«Куда она там засобиралась? На фронт, видишь ли, ей захотелось. Раненых выносить. На подвиги, глупую, потянуло. Искать себе приключений-то», — мысленно бунчал Федор, но намерения Ольги были ему понятны. Человек в одиночестве жалеть себя не хочет. Чего ему себя беречь? По скучной прямой дороге идти? Ему остренького подавай. Преснятиной он и так сыт. «Ладно, у нее свой ум. Пусть живет, как пожелает. Мешать не стану!» — казалось бы, твердо заявлял Федор.
Иногда он силою издевательств над собой пробовал изымать воспоминания об Ольге. Язвительно тыкал в себя: «Мало тебе, олуху, досталось? Разве лагерная вошь да вор Артист мало тебе уроку дали? Выживешь на войне — будут тебе десятки, сотни девок Одна другой краше, одна другой преданней!» Чужесть и невыплеснутая обида к Ольге владели им в такую злобствующую минуту. Но чаще, все чаще и чаще, сливаясь почти в поминутное желание, Федора занимала щемящая мечта повстречать Ольгу. Хоть краешком глаза повидать! Хоть одним пальчиком прикоснуться!
До сих пор Федор казнился, что не разгадал Ольгу и не сделал ей шаг навстречу на той жаркой вырубке, где однажды собирали землянику. На вырубке Ольга споткнулась об корень пня, просыпала лукошко с ягодами. Земляника была сочная, даже чуток переспелая: подыми ее с мелкого хвойного мусора — от нее только красная чечка, а уже не ягода. Ольга села на пень возле просыпанного лукошка, вся бледная, вся дрожит от досады. Глаза застят слезы. Будто не ягоды извела, а свалилось на нее горькое горе.
— Другой наберем, — утешал ее Федор, нагнувшись к ней. — Нечего убиваться, Оленька. Ягод еще полным-полно.

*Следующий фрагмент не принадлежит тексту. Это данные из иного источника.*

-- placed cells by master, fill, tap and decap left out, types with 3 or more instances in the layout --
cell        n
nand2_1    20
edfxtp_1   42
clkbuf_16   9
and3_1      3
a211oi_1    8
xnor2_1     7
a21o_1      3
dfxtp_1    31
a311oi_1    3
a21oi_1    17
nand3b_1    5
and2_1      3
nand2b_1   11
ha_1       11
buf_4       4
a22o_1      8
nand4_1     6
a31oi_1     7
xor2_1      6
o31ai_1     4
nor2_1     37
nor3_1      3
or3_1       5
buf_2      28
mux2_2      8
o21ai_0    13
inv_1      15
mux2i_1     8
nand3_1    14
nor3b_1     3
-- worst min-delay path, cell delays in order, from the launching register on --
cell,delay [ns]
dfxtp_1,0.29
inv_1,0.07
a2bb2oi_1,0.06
`config.mk`:
```
export PLATFORM = sky130hd
export DESIGN_NAME = script_token_lexer_core
export DESIGN_NICKNAME = d
export VERILOG_FILES = /design/src/hw/rtl/stl_pkg.sv /design/src/hw/rtl/script_token_lexer_core.sv /design/src/hw/rtl/stl_front.sv /design/src/hw/rtl/stl_queue.sv /design/src/hw/rtl/stl_back.sv
export SDC_FILE = /design/constraint.sdc
export NUM_CORES = 1
export LEC_CHECK = 0
export ABC_AREA = 1
export ABC_CLOCK_PERIOD_IN_PS = 9500
export BUFFER_PORTS_ARGS = -buffer_cell sky130_fd_sc_hd__buf_2
export CAP_MARGIN = 10
export CELL_PAD_IN_SITES_DETAIL_PLACEMENT = 1
export CELL_PAD_IN_SITES_GLOBAL_PLACEMENT = 1
export CORE_ASPECT_RATIO = 2
export CORE_UTILIZATION = 54
export DETAILED_ROUTE_END_ITERATION = 10
export GPL_ROUTABILITY_DRIVEN = 0
export PLACE_DENSITY = 0.82
export RECOVER_POWER = 25
export SLEW_MARGIN = 0
export SYNTH_ARGS = -nofsm -noshare
export SYNTH_HDL_FRONTEND = slang
export SYNTH_SLANG_ARGS = --single-unit
```
`constraint.sdc`:
```
create_clock -name clk_i -period 9.5 [get_ports clk_i]
set_clock_uncertainty 0.2 [all_clocks]
set_input_delay 0.475 -clock clk_i [delete_from_list [all_inputs] [get_ports clk_i]]
set_output_delay 0.475 -clock clk_i [all_outputs]
set_load 0.005 [all_outputs]
```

Тут Ольга порывисто обняла Федора, прижалась к нему, как напуганное дите жмется к взрослому, пронзительно зашептала:
— Никто тебя так любить не будет, как я буду. Всех сильнее буду тебя любить. Вдвоем мы с тобой горы одолеем. Ты не предавай меня только. Одну не оставляй. Обманом не живи. Обман-то всякую любовь подточит. Не ходи к Дашке. Пожалуйста, не ходи. — И уже совсем слезным, едва уловимым шепотом: — Я сама тебя любить буду. Вся любить буду. Душу и тело отдам… Вот вся я твоя, и ты моим весь будь!

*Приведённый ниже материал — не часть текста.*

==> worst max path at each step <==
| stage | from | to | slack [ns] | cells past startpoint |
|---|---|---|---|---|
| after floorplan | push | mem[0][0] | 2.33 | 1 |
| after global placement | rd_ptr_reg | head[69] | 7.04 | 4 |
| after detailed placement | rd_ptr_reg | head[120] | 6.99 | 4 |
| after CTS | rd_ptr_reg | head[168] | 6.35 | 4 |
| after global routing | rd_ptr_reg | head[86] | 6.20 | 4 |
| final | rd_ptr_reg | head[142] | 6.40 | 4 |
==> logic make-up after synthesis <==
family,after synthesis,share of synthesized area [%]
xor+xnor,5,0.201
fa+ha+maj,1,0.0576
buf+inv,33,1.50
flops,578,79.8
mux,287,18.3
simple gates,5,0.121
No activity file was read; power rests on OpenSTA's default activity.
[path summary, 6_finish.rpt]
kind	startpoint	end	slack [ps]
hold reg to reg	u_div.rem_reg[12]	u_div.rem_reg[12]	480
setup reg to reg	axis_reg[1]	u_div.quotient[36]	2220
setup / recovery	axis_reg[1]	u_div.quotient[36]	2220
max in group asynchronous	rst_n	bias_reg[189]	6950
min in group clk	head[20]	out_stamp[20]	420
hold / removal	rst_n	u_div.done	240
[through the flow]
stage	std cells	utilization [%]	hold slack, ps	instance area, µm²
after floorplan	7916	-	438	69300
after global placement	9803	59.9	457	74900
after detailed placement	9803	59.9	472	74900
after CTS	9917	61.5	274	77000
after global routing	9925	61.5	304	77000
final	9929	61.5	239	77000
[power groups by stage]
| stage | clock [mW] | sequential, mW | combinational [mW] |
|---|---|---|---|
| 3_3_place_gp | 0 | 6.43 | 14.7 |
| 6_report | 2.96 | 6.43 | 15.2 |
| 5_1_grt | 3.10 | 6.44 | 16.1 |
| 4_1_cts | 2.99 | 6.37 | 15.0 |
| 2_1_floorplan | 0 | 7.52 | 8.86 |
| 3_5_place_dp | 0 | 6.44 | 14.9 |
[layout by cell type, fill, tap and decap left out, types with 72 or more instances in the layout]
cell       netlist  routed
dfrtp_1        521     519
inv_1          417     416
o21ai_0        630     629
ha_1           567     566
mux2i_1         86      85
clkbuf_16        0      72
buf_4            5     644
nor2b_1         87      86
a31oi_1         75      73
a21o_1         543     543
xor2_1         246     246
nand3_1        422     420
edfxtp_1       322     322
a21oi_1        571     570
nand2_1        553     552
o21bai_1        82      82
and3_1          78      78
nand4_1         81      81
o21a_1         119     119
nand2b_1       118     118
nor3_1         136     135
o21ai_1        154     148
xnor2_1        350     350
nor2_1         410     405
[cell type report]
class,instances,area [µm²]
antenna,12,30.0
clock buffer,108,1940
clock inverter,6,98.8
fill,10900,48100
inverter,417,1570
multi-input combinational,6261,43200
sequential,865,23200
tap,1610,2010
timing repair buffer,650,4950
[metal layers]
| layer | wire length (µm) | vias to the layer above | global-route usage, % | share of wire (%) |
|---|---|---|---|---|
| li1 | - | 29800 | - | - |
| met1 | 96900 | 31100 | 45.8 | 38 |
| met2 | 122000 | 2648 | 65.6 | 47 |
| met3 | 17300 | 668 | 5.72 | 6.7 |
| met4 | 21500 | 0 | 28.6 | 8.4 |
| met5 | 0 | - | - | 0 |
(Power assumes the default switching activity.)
<file path="src/sv/jrt_pkg.sv">
`default_nettype none
package jrt_pkg;

   localparam int TABLE_DEPTH = 64;

   // request function codes
   localparam logic [1:0] FUNC_ADD   = 2'd0;
   localparam logic [1:0] FUNC_CHECK = 2'd1;
   localparam logic [1:0] FUNC_CLEAR = 2'd2;

   // add status codes
   localparam logic [1:0] ST_UPDATED  = 2'd0;
   localparam logic [1:0] ST_INSERTED = 2'd1;
   localparam logic [1:0] ST_FULL     = 2'd2;

   typedef struct packed {
      logic [1:0]  func;
      logic [63:0] block_number;
      logic [31:0] position;
   } req_type;

   typedef struct packed {
      logic [1:0] status;
      logic       revoked;
   } rsp_type;

   // request in flight along the cell chain
   typedef struct packed {
      logic    valid;
      logic    done;
      req_type req;
      rsp_type rsp;
   } token_type;

endpackage
`default_nettype wire

</file>
<file path="src/sv/jrt_cell.sv">
`default_nettype none
module jrt_cell (
   input  wire               clock,
   input  wire               reset,
   input  wire               shift,
   input  wire        [31:0] replay_tail,
   input  jrt_pkg::token_type tok_in,
   output jrt_pkg::token_type tok_out
);
   import jrt_pkg::*;

   logic [63:0] entry_block_ff;
   logic [31:0] entry_position_ff;
   logic        entry_valid_ff;
   logic        entry_valid_in;
   logic        entry_write;
   logic        pos_write;
   token_type   tok_ff;
   token_type   tok_in_next;
   logic        match;
   logic        wraps;
   logic        after_tail;
   logic        before_end;
   logic        hit;

   assign match      = entry_valid_ff && (entry_block_ff == tok_in.req.block_number);
   assign wraps      = entry_position_ff < replay_tail;
   assign after_tail = replay_tail < tok_in.req.position;
   assign before_end = tok_in.req.position < entry_position_ff;
   assign hit        = wraps ? (after_tail || before_end) : (after_tail && before_end);

   always_comb begin
      tok_in_next    = tok_in;
      entry_valid_in = entry_valid_ff;
      entry_write    = 1'b0;
      pos_write      = 1'b0;
      if (tok_in.valid) begin
         case (tok_in.req.func)
            FUNC_ADD: begin
               if (!tok_in.done && match) begin
                  pos_write              = 1'b1;
                  tok_in_next.done       = 1'b1;
                  tok_in_next.rsp.status = ST_UPDATED;
               end else if (!tok_in.done && !entry_valid_ff) begin
                  // valid entries form a prefix, so no match can lie further on
                  entry_write            = 1'b1;
                  pos_write              = 1'b1;
                  entry_valid_in         = 1'b1;
                  tok_in_next.done       = 1'b1;
                  tok_in_next.rsp.status = ST_INSERTED;
               end
            end
            FUNC_CHECK: begin
               if (!tok_in.done && match) begin
                  tok_in_next.done        = 1'b1;
                  tok_in_next.rsp.revoked = hit;
               end
            end
            FUNC_CLEAR: begin
               entry_valid_in = 1'b0;
            end
            default: begin
            end
         endcase
      end
   end

   always_ff @(posedge clock) begin
      if (reset) begin
         entry_valid_ff <= 1'b0;
      end else if (shift) begin
         entry_valid_ff <= entry_valid_in;
      end
   end

   always_ff @(posedge clock) begin
      if (shift && entry_write) begin
         entry_block_ff <= tok_in.req.block_number;
      end
      if (shift && pos_write) begin
         entry_position_ff <= tok_in.req.position;
      end
   end

   always_ff @(posedge clock) begin
      if (reset) begin
         tok_ff.valid <= 1'b0;
      end else if (shift) begin
         tok_ff <= tok_in_next;
      end
   end

   assign tok_out = tok_ff;

endmodule
`default_nettype wire

</file>
`config.mk`:
```
export PLATFORM = sky130hd
export DESIGN_NAME = hps_front
export DESIGN_NICKNAME = d
export VERILOG_FILES = /design/src/hps_pkg.sv /design/src/hps_front.sv
export SDC_FILE = /design/constraint.sdc
export NUM_CORES = 1
export LEC_CHECK = 0
export ABC_AREA = 1
export BUFFER_PORTS_ARGS = -buffer_cell sky130_fd_sc_hd__buf_2
export CORE_ASPECT_RATIO = 1.1
export CORE_MARGIN = 8
export CORE_UTILIZATION = 25
export CTS_CLUSTER_DIAMETER = 50
export CTS_CLUSTER_SIZE = 28
export DETAILED_ROUTE_END_ITERATION = 8
export MAX_ROUTING_LAYER = met4
export SLEW_MARGIN = 20
export SYNTH_ARGS = -nofsm -noshare
export SYNTH_HDL_FRONTEND = slang
export SYNTH_SLANG_ARGS = --single-unit
export TNS_END_PERCENT = 20
```
`constraint.sdc`:
```
create_clock -name clk -period 1.85 [get_ports clk]
set_clock_uncertainty 0.1 [all_clocks]
set_input_delay 0.0925 -clock clk [delete_from_list [all_inputs] [get_ports clk]]
set_output_delay 0.0925 -clock clk [all_outputs]
set_load 0.01 [all_outputs]
```
===== src/sv/ultrasonic_range_filter.sv =====
// Ultrasonic range filter top level: config registers, front end, queue and back end.
// Each echo width (us) goes to the sensor slot chosen round-robin; the front end registers
// the request, turns it into a classified distance and queues it, the back end updates that
// slot's filtered distance (while enabled) and then walks all sensors one per cycle to find
// the nearest valid one. The front end can take the next request while the back end is busy.
// Configuration writes are always ready and take effect on the next cycle.
`timescale 1ns / 1ps
module ultrasonic_range_filter
    import urf_pkg::*;
#(
    parameter int SENSOR_COUNT = SENSOR_COUNT_DEF
) (
    input  logic                  aclk,
    input  logic                  aresetn,
    input  logic                  s_tvalid,
    output logic                  s_tready,
    input  logic [S_DATA_W-1:0]   s_tdata,   // [15:0] echo_width_us
    output logic                  m_tvalid,
    input  logic                  m_tready,
    // [3:0] sensor_slot, [16:4] filtered_mm, [17] slot_valid, [30:18] nearest_mm,
    // [31] any_valid, [32] obstacle, [39:33] zero
    output logic [M_DATA_W-1:0]   m_tdata,
    input  logic                  cfg_valid,
    output logic                  cfg_ready,
    input  logic [CFG_IDX_W-1:0]  cfg_index,
    input  logic [CFG_DATA_W-1:0] cfg_data
);

    cfg_t  cfg_reg;
    logic  q_full;
    logic  q_push;
    qent_t q_in;
    logic  q_pop;
    logic  q_valid;
    qent_t q_out;

    assign cfg_ready = 1'b1;

    always_ff @(posedge aclk) begin
        if (!aresetn) begin
            cfg_reg.enable                <= 1'b1;
            cfg_reg.min_range_mm          <= MIN_RANGE_RST;
            cfg_reg.max_range_mm          <= MAX_RANGE_RST;
            cfg_reg.obstacle_threshold_mm <= THRESHOLD_RST;
            cfg_reg.filter_alpha          <= ALPHA_RST;
        end else if (cfg_valid) begin
            unique case (cfg_index)
                REG_ENABLE:    cfg_reg.enable                <= cfg_data[0];
                REG_MIN_RANGE: cfg_reg.min_range_mm          <= cfg_data;
                REG_MAX_RANGE: cfg_reg.max_range_mm          <= cfg_data;
                REG_THRESHOLD: cfg_reg.obstacle_threshold_mm <= cfg_data;
                REG_ALPHA:     cfg_reg.filter_alpha          <= cfg_data[ALPHA_W-1:0];
                default: ;
            endcase
        end
    end

    urf_front u_front (
        .aclk     (aclk),
        .aresetn  (aresetn),
        .cfg      (cfg_reg),
        .s_tvalid (s_tvalid),
        .s_tready (s_tready),
        .s_tdata  (s_tdata),
        .q_full   (q_full),
        .q_push   (q_push),
        .q_data   (q_in)
    );

    urf_queue #(
        .DEPTH (QUEUE_DEPTH)
    ) u_queue (
        .aclk      (aclk),
        .aresetn   (aresetn),
        .push      (q_push),
        .push_data (q_in),
        .full      (q_full),
        .pop       (q_pop),
        .not_empty (q_valid),
        .pop_data  (q_out)
    );

    urf_back #(
        .SENSOR_COUNT (SENSOR_COUNT)
    ) u_back (
        .aclk     (aclk),
        .aresetn  (aresetn),
        .cfg      (cfg_reg),
        .q_valid  (q_valid),
        .q_data   (q_out),
        .q_pop    (q_pop),
        .m_tvalid (m_tvalid),
        .m_tready (m_tready),
        .m_tdata  (m_tdata)
    );

endmodule
File: src/hdl/mte_pkg.sv
`timescale 1ns / 1ps
// ----------------------------------------------------------------------------
// mte_pkg
// Shared types and constants for the MIDI track event encoder.
// ----------------------------------------------------------------------------
package mte_pkg;

    // item kinds
    typedef enum logic [1:0] {
        KIND_BEGIN = 2'd0,
        KIND_ON    = 2'd1,
        KIND_OFF   = 2'd2,
        KIND_END   = 2'd3
    } t_kind;

    // configuration register indexes
    localparam logic CFG_TEMPO   = 1'b0;
    localparam logic CFG_PROGRAM = 1'b1;

    localparam int CFG_DATA_W = 24;

    localparam logic [23:0] TEMPO_RESET   = 24'd500000;
    localparam logic [6:0]  PROGRAM_RESET = 7'd4;

    // queue depth between front and back
    localparam int QUEUE_DEPTH_DEF = 2;

    // SMF byte codes
    localparam logic [7:0] B_ZERO       = 8'h00;
    localparam logic [7:0] B_META       = 8'hff;
    localparam logic [7:0] B_META_TEMPO = 8'h51;
    localparam logic [7:0] B_TEMPO_LEN  = 8'h03;
    localparam logic [7:0] B_PROG_CH0   = 8'hc0;
    localparam logic [7:0] B_META_EOT   = 8'h2f;
    localparam logic [7:0] B_NOTE_ON    = 8'h90;
    localparam logic [7:0] B_NOTE_OFF   = 8'h80;
    localparam logic [7:0] B_VLQ_MORE   = 8'h80;
    localparam logic [6:0] DATA_MAX     = 7'h7f;

    // header of a begin item, emitted in nine bytes
    localparam logic [3:0] BEGIN_BYTES = 4'd9;
    localparam logic [3:0] END_BYTES   = 4'd4;
    localparam logic [3:0] NOTE_TAIL   = 4'd3;

    // classified item carried from the front to the back
    typedef struct packed {
        t_kind       kind;
        logic [31:0] tick;
        logic [6:0]  pitch;
        logic [6:0]  vel;
    } t_item;

    // back sequencer states
    typedef enum logic [1:0] {
        ST_IDLE = 2'b01,
        ST_EMIT = 2'b10
    } t_back_state;

endpackage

Федор в тот момент даже растерялся и Ольгиного чувства на себя не примерил… Ему просто сделалось ее жалко. И впрямь она как дитя. Только и погладил ее по головке. А потом всякий раз, проходя мимо вырубки, даже в зимнюю снеговитую пору, смотрел на это место со странным виноватистым чувством. В то время, когда с дрожью в голосе признавалась ему Ольга, он только начинал похаживать к Дарье. А сама Ольга еще знать не знала Савельева. Кто кого обманул? Почему вслед за Дарьей стал помехой несчастный Савельев? — тому объяснения не находилось. Все б могло объясняться девичьей переменчивостью, да как-то связно не объяснялось. А если месть? Так месть для любви — не сестра, не подруга, не дальняя родственница. Месть — что тот пень на дороге, об корень которого запнешься и попортишь добрую ягоду… Да и что такое человечья-то любовь? Есть ли у нее твердь? Или все это ветер? Блажь? Из тюрьмы любовь и вовсе кажется забавой для свободных и сытых. Любовь над голодным и униженным власти не имеет! Но вот война. Война кровавей и страшней неволи, но всякий на войне любовью напитан. Даже победа чего будет стоить, ежели не последует за нею любовь? Всяк из солдатской братии о любви мечтает. Иной слова о ней вслух не проронит, но с нею живет. Во сне имя любимой шепчет… Тем более теперь, когда фашистских псов паршивых гнали со всех фронтовых краев, когда все верили, что уже скоро доберутся до виселицы, на которой вздернут Гитлера — этого заклятого супостата…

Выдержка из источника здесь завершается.